The interface exposed by TinyExpr gives us an idea of what data transfers will need to happen when it is compartmentalised and sandboxed within its own process:

  • The parameters pointed by te_interp will leave within the main program's process, and will need to be transferred within TinyExpr's compartment.
  • After the function runs, the double result will need to be transferred back to the main program's compartment.

Building Programs with the Makefile

The Makefile describes build rules and dependencies for each of the executables: the two minimal examples, the test suite, and the benchmark. You can rebuild everything by typing in a terminal:

make
gcc -g -Wall -o example example.c tinyexpr.c -lm
gcc -g -Wall -o example2 example2.c tinyexpr.c -lm
gcc -g -Wall -o test-suite test-suite.c tinyexpr.c -lm
gcc -g -Wall -o benchmark benchmark.c tinyexpr.c -lm

The make system will check the modification date of each source file and rebuild only what is needed:

touch example2.c # Simulate the fact that we modified only example2.c
make
gcc -g -Wall -o example2 example2.c tinyexpr.c -lm

Example Programs

The program example.c is a good example of usage of the library:

#include "tinyexpr.h"
#include <stdio.h>

int main(int argc, char *argv[]) {
    const char *c = "sqrt(5^2+7^2+11^2+(8-2)^2)";
    int err;

    double r = te_interp(c, &err);

    if(err) {
        printf("ERROR evaluating %s\n", c);
        return -1;
    }

    printf("The expression %s evaluates to: %f\n", c, r);
    return 0;
}

As previously mentioned, the program includes tinyexpr.h and calls te_interp to evaluate a mathematical expression c.
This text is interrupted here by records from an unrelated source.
### config.mk
export PLATFORM = sky130hd
export DESIGN_NAME = ipv4_dotted_text_parser
export DESIGN_NICKNAME = d
export VERILOG_FILES = /design/src/sv/idp_pkg.sv /design/src/sv/ipv4_dotted_text_parser.sv /design/src/sv/idp_front.sv /design/src/sv/idp_queue.sv /design/src/sv/idp_back.sv
export VERILOG_INCLUDE_DIRS = /design/src /design/src/sv
export SDC_FILE = /design/constraint.sdc
export NUM_CORES = 1
export LEC_CHECK = 0
export BUFFER_PORTS_ARGS = -buffer_cell sky130_fd_sc_hd__buf_2
export CAP_MARGIN = 25
export CORE_UTILIZATION = 48
export CTS_BUF_LIST = sky130_fd_sc_hd__clkbuf_8
export DETAILED_ROUTE_END_ITERATION = 12
export PLACE_DENSITY_LB_ADDON = 0.12
export SETUP_SLACK_MARGIN = 0.2
export SLEW_MARGIN = 15
export SYNTH_ARGS = -nofsm -noshare
export SYNTH_HDL_FRONTEND = slang
export SYNTH_HIERARCHICAL = 1
export SYNTH_SLANG_ARGS = --single-unit
export TNS_END_PERCENT = 5
### constraint.sdc
create_clock -name clk -period 9.3 [get_ports clk]
set_clock_uncertainty 0.2 [all_clocks]
set_input_delay 1.395 -clock clk [delete_from_list [all_inputs] [get_ports clk]]
set_output_delay 1.395 -clock clk [all_outputs]
set_load 0.01 [all_outputs]
### src/sv/ipv4_dotted_text_parser_assert.svh
// ----------------------------------------------------------------------------
// ipv4 dotted text parser assertion macros
// immediate-implication and next-cycle forms of a clocked property
// ----------------------------------------------------------------------------
`ifndef IPV4_DOTTED_TEXT_PARSER_ASSERT_SVH
`define IPV4_DOTTED_TEXT_PARSER_ASSERT_SVH
`ifndef NO_ASSERTIONS
// antecedent implies consequent in the same cycle
`define IDP_ASSERT_NOW(label, clk, rst_n, ante, cons) \
	label: assert property (@(posedge clk) disable iff (!rst_n) (ante) |-> (cons)) \
		else $error("idp assertion failed");
// antecedent implies consequent in the next cycle
`define IDP_ASSERT_NEXT(label, clk, rst_n, ante, cons) \
	label: assert property (@(posedge clk) disable iff (!rst_n) (ante) |=> (cons)) \
		else $error("idp assertion failed");
`else
`define IDP_ASSERT_NOW(label, clk, rst_n, ante, cons)
`define IDP_ASSERT_NEXT(label, clk, rst_n, ante, cons)
`endif
`endif

### src/sv/idp_pkg.sv
`timescale 1ns / 1ps
`default_nettype none
// ----------------------------------------------------------------------------
// idp_pkg
// shared types and constants of the ipv4 dotted text parser
// ----------------------------------------------------------------------------
package idp_pkg;

	// characters looked at per text, rest ignored (15..31)
	localparam int MAX_CHARS = 28;
	localparam int CHARS_W   = 5;

	// queue between classifier and parse unit, depth a power of two
	localparam int QUEUE_DEPTH = 4;
	localparam int QUEUE_AW    = $clog2(QUEUE_DEPTH);
	localparam int QUEUE_CW    = QUEUE_AW + 1;

	// input beat
	typedef struct packed {
		logic [7:0] char_code;
		logic       is_last;
	} char_beat_t;

	// output beat
	typedef struct packed {
		logic [31:0] address;
		logic        parse_error;
	} addr_beat_t;

	// character classes
	typedef enum logic [2:0] {
		CH_DEC,
		CH_HEXL,
		CH_X,
		CH_DOT,
		CH_TERM,
		CH_OTHER
	} char_kind_t;

	// classified character as it travels through the queue
	typedef struct packed {
		char_kind_t kind;
		logic [3:0] digit;
		logic       is_last;
	} char_class_t;

	// queue status toward front and back
	typedef struct packed {
		logic full;
		logic not_empty;
	} queue_status_t;

	// parse phase within one part
	typedef enum logic [1:0] {
		PH_START,
		PH_ZERO,
		PH_DIGITS
	} scan_phase_t;

	// radix of the current part
	typedef enum logic [1:0] {
		BASE_DEC,
		BASE_OCT,
		BASE_HEX
	} number_base_t;

endpackage
`default_nettype wire

### src/sv/ipv4_dotted_text_parser.sv
// the last character is queued, then popped into the output register that holds its address beat
// throughput: one character per cycle unless stalled, set by the part update in the parse unit
// a four-entry queue lets the character side run on while the address beat is stalled
// reset: arst_n clears the queue, the parse state and the output valid at once, no clearing pass
`timescale 1ns / 1ps
`default_nettype none
// ----------------------------------------------------------------------------
// ipv4_dotted_text_parser
// top level: character classifier, queue and parse unit
// ----------------------------------------------------------------------------
module ipv4_dotted_text_parser (
	input  wire                 clk,
	input  wire                 arst_n,
	input  wire                 char_valid,
	output logic                char_stall,
	input  idp_pkg::char_beat_t char_data,
	output logic                addr_valid,
	input  wire                 addr_stall,
	output idp_pkg::addr_beat_t addr_data
);
	import idp_pkg::*;

	queue_status_t qstat;
	char_class_t   push_data;
	char_class_t   head;
	logic          push;
	logic          pop;

	// classify incoming beats
	idp_front u_front (
		.char_valid (char_valid),
		.char_stall (char_stall),
		.char_data  (char_data),
		.qstat      (qstat),
		.push       (push),
		.push_data  (push_data)
	);

	// decouple front from parse unit
	idp_queue u_queue (
		.clk       (clk),
		.arst_n    (arst_n),
		.push      (push),
		.push_data (push_data),
		.pop       (pop),
		.head      (head),
		.qstat     (qstat)
	);

	// parse and pack
	idp_back u_back (
		.clk        (clk),
		.arst_n     (arst_n),
		.qstat      (qstat),
		.head       (head),
		.pop        (pop),
		.addr_valid (addr_valid),
		.addr_stall (addr_stall),
		.addr_data  (addr_data)
	);

endmodule
`default_nettype wire

### src/sv/idp_front.sv
`timescale 1ns / 1ps
`default_nettype none
// ----------------------------------------------------------------------------
// idp_front
// accepts text beats and sorts each character into its class
// ----------------------------------------------------------------------------
module idp_front (
	input  wire                    char_valid,
	output logic                   char_stall,
	input  idp_pkg::char_beat_t    char_data,
	input  idp_pkg::queue_status_t qstat,
	output logic                   push,
	output idp_pkg::char_class_t   push_data
);
	import idp_pkg::*;

	localparam logic [7:0] CHR_NUL   = 8'h00;
	localparam logic [7:0] CHR_TAB   = 8'h09;
	localparam logic [7:0] CHR_CR    = 8'h0d;
	localparam logic [7:0] CHR_SPACE = 8'h20;
	localparam logic [7:0] CHR_DOT   = 8'h2e;
	localparam logic [7:0] CHR_D0    = 8'h30;
	localparam logic [7:0] CHR_D9    = 8'h39;
	localparam logic [7:0] CHR_UA    = 8'h41;
	localparam logic [7:0] CHR_UF    = 8'h46;
	localparam logic [7:0] CHR_UX    = 8'h58;
	localparam logic [7:0] CHR_LA    = 8'h61;
	localparam logic [7:0] CHR_LF    = 8'h66;
	localparam logic [7:0] CHR_LX    = 8'h78;

	logic [7:0] c;

	// handshake into the queue
	assign char_stall = qstat.full;
	assign push       = char_valid && !qstat.full;
	assign c          = char_data.char_code;

	// classify the character
	always_comb begin
		push_data.is_last = char_data.is_last;
		push_data.digit   = 4'd0;
		push_data.kind    = CH_OTHER;
		if (c >= CHR_D0 && c <= CHR_D9) begin
			push_data.kind  = CH_DEC;
			push_data.digit = c[3:0];
		end else if ((c >= CHR_LA && c <= CHR_LF) || (c >= CHR_UA && c <= CHR_UF)) begin
			push_data.kind  = CH_HEXL;
			push_data.digit = c[3:0] + 4'd9;
		end else if (c == CHR_LX || c == CHR_UX) begin
			push_data.kind = CH_X;
		end else if (c == CHR_DOT) begin
			push_data.kind = CH_DOT;
		end else if (c == CHR_NUL || c == CHR_SPACE || (c >= CHR_TAB && c <= CHR_CR)) begin
			push_data.kind = CH_TERM;
		end
	end

endmodule
`default_nettype wire

### src/sv/idp_queue.sv
`timescale 1ns / 1ps
`default_nettype none
`include "ipv4_dotted_text_parser_assert.svh"
// ----------------------------------------------------------------------------
// idp_queue
// short fifo of classified characters between front and parse unit
// ----------------------------------------------------------------------------
module idp_queue (
	input  wire                     clk,
	input  wire                     arst_n,
	input  wire                     push,
	input  idp_pkg::char_class_t    push_data,
	input  wire                     pop,
	output idp_pkg::char_class_t    head,
	output idp_pkg::queue_status_t  qstat
);
	import idp_pkg::*;

	char_class_t         mem_q [QUEUE_DEPTH];
	logic [QUEUE_AW-1:0] wr_q;
	logic [QUEUE_AW-1:0] rd_q;
	logic [QUEUE_CW-1:0] cnt_q;

	// pointers and fill count
	always_ff @(posedge clk or negedge arst_n) begin
		if (!arst_n) begin
			wr_q  <= '0;
			rd_q  <= '0;
			cnt_q <= '0;
		end else begin
			if (push)
				wr_q <= wr_q + 1'b1;
			if (pop)
				rd_q <= rd_q + 1'b1;
			if (push && !pop)
				cnt_q <= cnt_q + 1'b1;
			else if (pop && !push)
				cnt_q <= cnt_q - 1'b1;
		end
	end

	// storage
	always_ff @(posedge clk) begin
		if (push)
			mem_q[wr_q] <= push_data;
	end

	assign head            = mem_q[rd_q];
	assign qstat.full      = (cnt_q == QUEUE_CW'(QUEUE_DEPTH));
	assign qstat.not_empty = (cnt_q != '0);

	`IDP_ASSERT_NOW(a_no_push_full, clk, arst_n, push, cnt_q != QUEUE_CW'(QUEUE_DEPTH))
	`IDP_ASSERT_NOW(a_no_pop_empty, clk, arst_n, pop, cnt_q != '0)
	`IDP_ASSERT_NEXT(a_cnt_up, clk, arst_n, push && !pop, cnt_q == $past(cnt_q) + 1'b1)

endmodule
`default_nettype wire

### src/sv/idp_back.sv
`timescale 1ns / 1ps
`default_nettype none
`include "ipv4_dotted_text_parser_assert.svh"
// ----------------------------------------------------------------------------
// idp_back
// parse unit: folds characters into parts, packs the address on the last beat
// ----------------------------------------------------------------------------
module idp_back (
	input  wire                    clk,
	input  wire                    arst_n,
	input  idp_pkg::queue_status_t qstat,
	input  idp_pkg::char_class_t   head,
	output logic                   pop,
	output logic                   addr_valid,
	input  wire                    addr_stall,
	output idp_pkg::addr_beat_t    addr_data
);
	import idp_pkg::*;

	// parse state
	scan_phase_t        phase_q, phase_d, step_phase;
	number_base_t       base_q, base_d, step_base;
	logic [31:0]        value_q, value_d, step_value;
	logic [7:0]         oct_q [3];
	logic [7:0]         oct_d [3];
	logic [7:0]         step_oct [3];
	logic [1:0]         count_q, count_d, step_count;
	logic [CHARS_W-1:0] chars_q, chars_d, step_chars;
	logic               ended_q, ended_d, step_ended;
	logic               failed_q, failed_d, step_failed;

	// output register
	logic       out_valid_q;
	addr_beat_t out_q;
	addr_beat_t result;

	logic         out_free;
	logic         do_digit;
	number_base_t base_eff;
	logic [31:0]  scaled;

	// a last beat needs the output register, others flow freely
	assign out_free = !out_valid_q || !addr_stall;
	assign pop      = qstat.not_empty && (!head.is_last || out_free);

	// effect of one character on the parse state
	always_comb begin
		step_phase  = phase_q;
		step_base   = base_q;
		step_value  = value_q;
		step_oct    = oct_q;
		step_count  = count_q;
		step_chars  = chars_q;
		step_ended  = ended_q;
		step_failed = failed_q;
		do_digit    = 1'b1;
		base_eff    = base_q;
		scaled      = '0;
		if (!ended_q && !failed_q) begin
			if (chars_q < CHARS_W'(MAX_CHARS)) begin
				step_chars = chars_q + 1'b1;
				// prefix handling
				unique case (phase_q)
					PH_START: begin
						if (head.kind == CH_DEC && head.digit == 4'd0) begin
							step_phase = PH_ZERO;
							do_digit   = 1'b0;
						end else begin
							base_eff   = BASE_DEC;
							step_phase = PH_DIGITS;
						end
					end
					PH_ZERO: begin
						step_phase = PH_DIGITS;
						if (head.kind == CH_X) begin
							step_base = BASE_HEX;
							do_digit  = 1'b0;
						end else begin
							base_eff = BASE_OCT;
						end
					end
					default: ;
				endcase
				// digit, separator or terminator
				if (do_digit) begin
					step_base = base_eff;
					unique case (base_eff)
						BASE_HEX: scaled = {value_q[27:0], 4'b0};
						BASE_OCT: scaled = {value_q[28:0], 3'b0};
						default:  scaled = {value_q[28:0], 3'b0} + {value_q[30:0], 1'b0};
					endcase
					unique case (head.kind)
						CH_DEC: begin
							step_value = scaled + {28'd0, head.digit};
						end
						CH_HEXL: begin
							if (base_eff == BASE_HEX)
								step_value = {value_q[27:0], head.digit};
							else
								step_failed = 1'b1;
						end
						CH_DOT: begin
							if (count_q == 2'd3 || |value_q[31:8]) begin
								step_failed = 1'b1;
							end else begin
								step_oct[count_q] = value_q[7:0];
								step_count        = count_q + 1'b1;
								step_value        = '0;
								step_base         = BASE_DEC;
								step_phase        = PH_START;
							end
						end
						CH_TERM: step_ended  = 1'b1;
						default: step_failed = 1'b1;
					endcase
				end
			end else begin
				step_ended = 1'b1;
			end
		end
	end

	// next state: apply the step on a pop, clear after the last beat
	always_comb begin
		phase_d  = phase_q;
		base_d   = base_q;
		value_d  = value_q;
		oct_d    = oct_q;
		count_d  = count_q;
		chars_d  = chars_q;
		ended_d  = ended_q;
		failed_d = failed_q;
		if (pop) begin
			if (head.is_last) begin
				phase_d  = PH_START;
				base_d   = BASE_DEC;
				value_d  = '0;
				oct_d    = '{default: 8'd0};
				count_d  = '0;
				chars_d  = '0;
				ended_d  = 1'b0;
				failed_d = 1'b0;
			end else begin
				phase_d  = step_phase;
				base_d   = step_base;
				value_d  = step_value;
				oct_d    = step_oct;
				count_d  = step_count;
				chars_d  = step_chars;
				ended_d  = step_ended;
				failed_d = step_failed;
			end
		end
	end

	// pack the parts and range check the final one
	always_comb begin
		logic bad;
		logic [31:0] v;
		bad = step_failed;
		v   = step_value;
		unique case (step_count)
			2'd0: ;
			2'd1: begin
				bad = bad || |step_value[31:24];
				v   = {step_oct[0], step_value[23:0]};
			end
			2'd2: begin
				bad = bad || |step_value[31:16];
				v   = {step_oct[0], step_oct[1], step_value[15:0]};
			end
			default: begin
				bad = bad || |step_value[31:8];
				v   = {step_oct[0], step_oct[1], step_oct[2], step_value[7:0]};
			end
		endcase
		result.address     = bad ? '1 : v;
		result.parse_error = bad;
	end

	// parse state registers
	always_ff @(posedge clk or negedge arst_n) begin
		if (!arst_n) begin
			phase_q  <= PH_START;
			base_q   <= BASE_DEC;
			value_q  <= '0;
			oct_q    <= '{default: 8'd0};
			count_q  <= '0;
			chars_q  <= '0;
			ended_q  <= 1'b0;
			failed_q <= 1'b0;
		end else begin
			phase_q  <= phase_d;
			base_q   <= base_d;
			value_q  <= value_d;
			oct_q    <= oct_d;
			count_q  <= count_d;
			chars_q  <= chars_d;
			ended_q  <= ended_d;
			failed_q <= failed_d;
		end
	end

	// result beat register
	always_ff @(posedge clk or negedge arst_n) begin
		if (!arst_n)
			out_valid_q <= 1'b0;
		else if (pop && head.is_last)
			out_valid_q <= 1'b1;
		else if (!addr_stall)
			out_valid_q <= 1'b0;
	end

	always_ff @(posedge clk) begin
		if (pop && head.is_last)
			out_q <= result;
	end

	assign addr_valid = out_valid_q;
	assign addr_data  = out_q;

	`IDP_ASSERT_NEXT(a_last_gives_beat, clk, arst_n, pop && head.is_last, out_valid_q)
	`IDP_ASSERT_NEXT(a_last_clears, clk, arst_n, pop && head.is_last, chars_q == '0 && !failed_q && count_q == '0)
	`IDP_ASSERT_NOW(a_err_all_ones, clk, arst_n, out_valid_q && out_q.parse_error, out_q.address == '1)
	`IDP_ASSERT_NOW(a_chars_bound, clk, arst_n, 1'b1, chars_q <= CHARS_W'(MAX_CHARS))

endmodule
`default_nettype wire

Word level (Yosys, flattened, before mapping) --
Memories as Yosys holds them, arrays and structs flattened. Index checks and enable logic that the tools add are counted.
Cells by class: $add $sub $neg 9, div/mod/pow operators 0, $mul 0, muxes and demuxes 81, eq/ne operators 18, reduce and logical (&&, ||, !) cells 49, order comparisons 11, shifts and indexed selects 0, bitwise gates (word level) 1
Operators with widths (count):
- $mux W32 | 9
- $pmux W32 S3 | 2
- $mux W24 | 6
- $pmux W32 S2 | 1
- $mux W2 | 25
- $reduce_or A24 Y1 | 2
- $add A32 B32 Y32 | 1
- $add A32 B4 Y32 | 1
- $bwmux W24 | 1
- $mux W1 | 20
- $demux W8 S2 | 1
- $eq A8 B6 Y1 const B | 2
- $eq A8 B7 Y1 const B | 2
- $ge A8 B7 Y1 const B | 2
- $le A8 B7 Y1 const B | 2
- $reduce_or A16 Y1 | 1
- $mux W3 | 5
- $mux W5 | 3
- $logic_and A1 B1 Y1 | 12
- $logic_or A1 B1 Y1 | 10
- $reduce_bool A3 Y1 | 3
- $ge A8 B4 Y1 const B | 1
- $ge A8 B6 Y1 const B | 1
- $le A8 B4 Y1 const B | 1
- 34 further kinds | 55
Storage, ports and cells: memories 1, latch bits 0, RAM bits 32, ROM bits 0, flip-flop bits (word level) 110, logic and storage cells 186, output and inout bits 35
Memories:
- u_queue.mem_q | depth 4, width 8, read ports 1, clocked after Yosys merged registers in 0, write ports 1, line idp_queue.sv:19 | char_class_t mem_q [QUEUE_DEPTH];

Longest topological paths before layout --
An unclocked memory read counts as a cell.
depth in word-level cells 20, gate-level depth with buffers 36

Hierarchy --
Netlist, hierarchy kept.
Modules (own cells, without submodules):
- idp_back | area an instance 9577.9 um^2, seq. area each 2742.6 um^2, cells an instance 1210, instances 1
- idp_queue | area an instance 1549.0 um^2, seq. area each 1136.1 um^2, cells an instance 76, instances 1
- idp_front | area an instance 397.9 um^2, seq. area each 0.0 um^2, cells an instance 42, instances 1

Least setup slack after synthesis --
Ideal clock, no wire load.
path type register to register, start point register u_queue.rd_q[0], end point register u_back.out_q (netlist bit u_back/addr_data[26]) (data pin), slack 1280 ps, arrival time 7559 ps, cell stages (with the launch flop) 32, clock period less this slack 8020 ps, path buffers 11, path through dfrtp_1 buf_6 mux4_2 clkbuf_1 nor3_1 clkbuf_1 nand2_1 nor2_1 nor3_1 nor2_1 inv_1 ha_1 buf_2 buf_2 buf_2 buf_1 buf_1 clkbuf_1 clkbuf_1 o21ai_0 ha_1 a21oi_1 or3_1 nor3_2 nand2_1 or4_4 o31a_1 o21ai_2 nand3_1 nor4_4 buf_6 a21oi_2
RTL lines:
- start, declared | line idp_queue.sv:21 | logic [QUEUE_AW-1:0] rd_q;
- start signal, assigned | line idp_queue.sv:34 | rd_q <= rd_q + 1'b1;
- end signal, assigned | line idp_back.sv:216 | out_q <= result;
- end, declared | line idp_back.sv:34 | addr_beat_t out_q;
See how the error code err is checked after the call to te_interp above. If all goes well the result is displayed by the program.

You can compile example with make or manually then run it as follows:

gcc example.c tinyexpr.c -o example -lm
./example
The expression sqrt(5^2+7^2+11^2+(8-2)^2) evaluates to: 15.198684

Here, -lm means that the program needs to be linked against the mathematical functions implementation of the libc (these will be called by tinyexpr).

Study also the second example program example2.c: it takes a mathematical expression from the command line and prints what it evaluates to:

gcc -g -Wall -o example2 example2.c tinyexpr.c -lm
./example2 "3*5"
Evaluating:
        3*5
result: 15.000000

Test Suite and Benchmark

The test suite program test-suite.c lets us validate the library's functionality. It is recommended that you use it regularly when compartmentalising, to check that you are not breaking functionality:

gcc -g -Wall -o test-suite test-suite.c tinyexpr.c -lm
./test-suite
# ...
ALL TESTS PASSED (200/200)

The benchmark benchmark.c can be used to measure the performance of the library, and compare it to the performance of native C mathematical operations:

gcc -g -Wall -o benchmark benchmark.c tinyexpr.c -lm
./benchmark 
Expression: sqrt(5^2+7^2+11^2+(8-2)^2)
Evaluated result: 15.1986841536
Native result: 15.1986841536
Total time: 0.143495 seconds
Evaluations per second: 696889
Native total time: 0.000143 seconds
Native evaluations per second: 701139351

As you can see the library is about 1000x slower than native C operations. This is expected, as interpreting mathematical expression takes a lot of time: it involves parsing the expression and determining what operations to run. On the other hand, native execution directly run the relevant operations.